EDITOR OF REDSTATE
Thoughts on the TSA — Opt Out Tomorrow
As many of us go through the grand experience of the TSA prostate exams — no doubt a part of healthcare cost savings under Obamacare — we need to consider a few things.
When terrorists started trying to bring liquid explosives on planes, we went to 3 oz. bottles.
When terrorists started wearing bombs as underwear, we went to full body screening.
What happens when terrorists start using their body cavities? God help us.
In each of these instances, the threats occurred overseas. No one overseas is going through the motions that we are going through here. No one.
And if this is designed to stop terrorists from blowing up airplanes, why stop there? Why not trains? Why not buses?
No one can land a plane in midtown New York. Airports in almost every major city are on the outskirts of the cities. But one can put a bomb in a duffle bag and take Acela Express straight into Union Station in Washington or midtown Manhattan. But those bags are not inspected.

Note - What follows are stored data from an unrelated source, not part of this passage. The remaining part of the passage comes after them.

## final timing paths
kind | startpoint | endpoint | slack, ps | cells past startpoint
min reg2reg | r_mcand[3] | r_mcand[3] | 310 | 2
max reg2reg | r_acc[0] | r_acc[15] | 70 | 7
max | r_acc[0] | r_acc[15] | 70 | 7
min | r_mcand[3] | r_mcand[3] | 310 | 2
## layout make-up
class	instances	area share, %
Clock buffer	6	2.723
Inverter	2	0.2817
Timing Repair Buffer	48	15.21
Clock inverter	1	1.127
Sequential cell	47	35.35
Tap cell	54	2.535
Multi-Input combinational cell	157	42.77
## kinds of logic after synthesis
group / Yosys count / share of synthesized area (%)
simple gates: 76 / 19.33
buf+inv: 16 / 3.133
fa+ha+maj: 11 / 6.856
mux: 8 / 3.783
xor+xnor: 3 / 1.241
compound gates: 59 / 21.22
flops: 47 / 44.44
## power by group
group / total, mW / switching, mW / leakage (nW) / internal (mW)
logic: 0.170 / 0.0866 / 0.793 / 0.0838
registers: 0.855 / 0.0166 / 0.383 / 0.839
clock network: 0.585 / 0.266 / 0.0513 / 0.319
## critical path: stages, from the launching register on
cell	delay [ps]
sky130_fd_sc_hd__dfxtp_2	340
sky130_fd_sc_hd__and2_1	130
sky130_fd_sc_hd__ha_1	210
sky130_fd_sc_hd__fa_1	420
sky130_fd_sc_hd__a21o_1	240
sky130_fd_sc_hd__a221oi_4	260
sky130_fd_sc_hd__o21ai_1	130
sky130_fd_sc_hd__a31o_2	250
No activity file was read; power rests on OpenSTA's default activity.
$ cat config.mk
export PLATFORM = sky130hd
export DESIGN_NAME = perf_event_sequencer
export DESIGN_NICKNAME = d
export VERILOG_FILES = /design/src/rtl/perf_event_sequencer.sv
export SDC_FILE = /design/constraint.sdc
export NUM_CORES = 1
export LEC_CHECK = 0
export ABC_AREA = 1
export BUFFER_PORTS_ARGS = -buffer_cell sky130_fd_sc_hd__buf_4
export CAP_MARGIN = 20
export CORE_MARGIN = 2
export CORE_UTILIZATION = 39
export DETAILED_ROUTE_END_ITERATION = 12
export GPL_TIMING_DRIVEN = 0
export MAX_ROUTING_LAYER = met4
export PLACE_DENSITY = 0.65
export SETUP_SLACK_MARGIN = 0.05
export SKIP_CTS_REPAIR_TIMING = 1
export SYNTH_ARGS = -nofsm -noshare
export SYNTH_HDL_FRONTEND = slang
export SYNTH_SLANG_ARGS = --single-unit
$ cat constraint.sdc
create_clock -name clk -period 1.73 [get_ports clk]
set_input_delay 0.4325 -clock clk [delete_from_list [all_inputs] [get_ports clk]]
set_output_delay 0.4325 -clock clk [all_outputs]
set_load 0.01 [all_outputs]
**src/rtl/sram_arb_pkg.sv**
```systemverilog
// Shared types and constants for the display/host SRAM arbiter.
package sram_arb_pkg;

  localparam int unsigned ADDR_W_DEF = 18;
  localparam int unsigned DATA_W_DEF = 16;

  localparam int unsigned BE_UB = 1;
  localparam int unsigned BE_LB = 0;

  typedef enum logic [2:0] {
    IDLE  = 3'd0,
    DRD_A = 3'd1,
    DRD_C = 3'd2,
    HRD_A = 3'd3,
    HRD_C = 3'd4,
    WR_S  = 3'd5,
    WR_P  = 3'd6,
    WR_H  = 3'd7
  } arb_state_t;

endpackage

```
**src/rtl/sram_arbiter.sv**
```systemverilog
// Arbitrates a latency-critical display reader and a host read/write port
// onto one asynchronous SRAM; every SRAM pin is driven from a register.
module sram_arbiter
  import sram_arb_pkg::*;
#(
  parameter int unsigned ADDR_W = ADDR_W_DEF,
  parameter int unsigned DATA_W = DATA_W_DEF
) (
  input  logic              clk50M,
  input  logic              n_reset,
  input  logic              disp_req,
  input  logic [ADDR_W-1:0] disp_addr,
  output logic [DATA_W-1:0] disp_rdata,
  output logic              disp_valid,
  output logic              disp_overrun,
  input  logic              host_req,
  input  logic              host_we,
  input  logic [ADDR_W-1:0] host_addr,
  input  logic [DATA_W-1:0] host_wdata,
  input  logic [1:0]        host_be,
  output logic [DATA_W-1:0] host_rdata,
  output logic              host_ack,
  output logic [ADDR_W-1:0] sram_addr,
  input  logic [DATA_W-1:0] sram_dq_in,
  output logic [DATA_W-1:0] sram_dq_out,
  output logic              sram_dq_oe,
  output logic              sram_ce_n,
  output logic              sram_oe_n,
  output logic              sram_we_n,
  output logic              sram_ub_n,
  output logic              sram_lb_n
);

  arb_state_t        r_state;
  logic              r_disp_pend;
  logic [ADDR_W-1:0] r_disp_addr;
  logic              r_overrun;
  logic              r_disp_valid;
  logic [DATA_W-1:0] r_disp_rdata;
  logic              r_host_ack;
  logic [DATA_W-1:0] r_host_rdata;
  logic [ADDR_W-1:0] r_sram_addr;
  logic [DATA_W-1:0] r_dq_out;
  logic              r_dq_oe;
  logic              r_ce_n;
  logic              r_oe_n;
  logic              r_we_n;
  logic              r_ub_n;
  logic              r_lb_n;

  logic              w_arb_pt;
  logic              w_host_ok;
  logic              w_go_disp;
  logic              w_go_hrd;
  logic              w_go_wr;
  logic [ADDR_W-1:0] w_disp_sel;

  // The host request finishing in HRD_C/WR_H is still high until its ack,
  // so the host is only eligible from IDLE or after a display read.
  assign w_arb_pt   = (r_state == IDLE) || (r_state == DRD_C) ||
                      (r_state == HRD_C) || (r_state == WR_H);
  assign w_host_ok  = (r_state == IDLE) || (r_state == DRD_C);
  assign w_go_disp  = w_arb_pt && (r_disp_pend || disp_req);
  assign w_go_hrd   = w_arb_pt && !w_go_disp && w_host_ok && host_req && !host_we;
  assign w_go_wr    = w_arb_pt && !w_go_disp && w_host_ok && host_req && host_we;
  assign w_disp_sel = r_disp_pend ? r_disp_addr : disp_addr;

  always_ff @(posedge clk50M) begin
    if (!n_reset) begin
      r_state      <= IDLE;
      r_disp_pend  <= 1'b0;
      r_disp_addr  <= '0;
      r_overrun    <= 1'b0;
      r_disp_valid <= 1'b0;
      r_disp_rdata <= '0;
      r_host_ack   <= 1'b0;
      r_host_rdata <= '0;
      r_sram_addr  <= '0;
      r_dq_out     <= '0;
      r_dq_oe      <= 1'b0;
      r_ce_n       <= 1'b1;
      r_oe_n       <= 1'b1;
      r_we_n       <= 1'b1;
      r_ub_n       <= 1'b1;
      r_lb_n       <= 1'b1;
    end else begin
      r_disp_valid <= 1'b0;
      r_host_ack   <= 1'b0;

      // Pending display request: consumed on grant, re-armed by a same-cycle request.
      if (w_go_disp) begin
        if (r_disp_pend) begin
          r_disp_pend <= disp_req;
          if (disp_req) r_disp_addr <= disp_addr;
        end
      end else if (disp_req) begin
        if (r_disp_pend) begin
          r_overrun <= 1'b1;
        end else begin
          r_disp_pend <= 1'b1;
          r_disp_addr <= disp_addr;
        end
      end

      case (r_state)
        DRD_C: begin
          r_disp_rdata <= sram_dq_in;
          r_disp_valid <= 1'b1;
        end
        HRD_C: begin
          r_host_rdata <= sram_dq_in;
          r_host_ack   <= 1'b1;
        end
        WR_H:    r_host_ack <= 1'b1;
        default: ;
      endcase

      if (w_go_disp) begin
        r_state     <= DRD_A;
        r_sram_addr <= w_disp_sel;
        r_dq_oe     <= 1'b0;
        r_ce_n      <= 1'b0;
        r_oe_n      <= 1'b0;
        r_we_n      <= 1'b1;
        r_ub_n      <= 1'b0;
        r_lb_n      <= 1'b0;
      end else if (w_go_hrd) begin
        r_state     <= HRD_A;
        r_sram_addr <= host_addr;
        r_dq_oe     <= 1'b0;
        r_ce_n      <= 1'b0;
        r_oe_n      <= 1'b0;
        r_we_n      <= 1'b1;
        r_ub_n      <= 1'b0;
        r_lb_n      <= 1'b0;
      end else if (w_go_wr) begin
        r_state     <= WR_S;
        r_sram_addr <= host_addr;
        r_dq_out    <= host_wdata;
        r_dq_oe     <= 1'b1;
        r_ce_n      <= 1'b0;
        r_oe_n      <= 1'b1;
        r_we_n      <= 1'b1;
        r_ub_n      <= ~host_be[BE_UB];
        r_lb_n      <= ~host_be[BE_LB];
      end else if (w_arb_pt) begin
        r_state <= IDLE;
        r_dq_oe <= 1'b0;
        r_ce_n  <= 1'b1;
        r_oe_n  <= 1'b1;
        r_we_n  <= 1'b1;
        r_ub_n  <= 1'b1;
        r_lb_n  <= 1'b1;
      end else begin
        case (r_state)
          DRD_A: r_state <= DRD_C;
          HRD_A: r_state <= HRD_C;
          WR_S: begin
            r_state <= WR_P;
            r_we_n  <= 1'b0;
          end
          WR_P: begin
            r_state <= WR_H;
            r_we_n  <= 1'b1;
          end
          default: r_state <= IDLE;
        endcase
      end
    end
  end

  assign disp_rdata   = r_disp_rdata;
  assign disp_valid   = r_disp_valid;
  assign disp_overrun = r_overrun;
  assign host_rdata   = r_host_rdata;
  assign host_ack     = r_host_ack;
  assign sram_addr    = r_sram_addr;
  assign sram_dq_out  = r_dq_out;
  assign sram_dq_oe   = r_dq_oe;
  assign sram_ce_n    = r_ce_n;
  assign sram_oe_n    = r_oe_n;
  assign sram_we_n    = r_we_n;
  assign sram_ub_n    = r_ub_n;
  assign sram_lb_n    = r_lb_n;

endmodule

```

What the TSA is doing now makes no sense. It makes no sense to target a three year old or a nun or a frequent flier. Made worse, we now know for certain that if the terrorists take their plastic explosives and stick them to their body in a pancake shape the full body scanners cannot detect them.
We have dumb downed airport security to the lowest common denominator. In doing so, we have some great airport security theater, but not much else.
And come tomorrow, we will see the full insanity that is our security system at work. I urge each and every one of you to opt-out of the full body x-rays and take the pat down. Highlight the absurdity.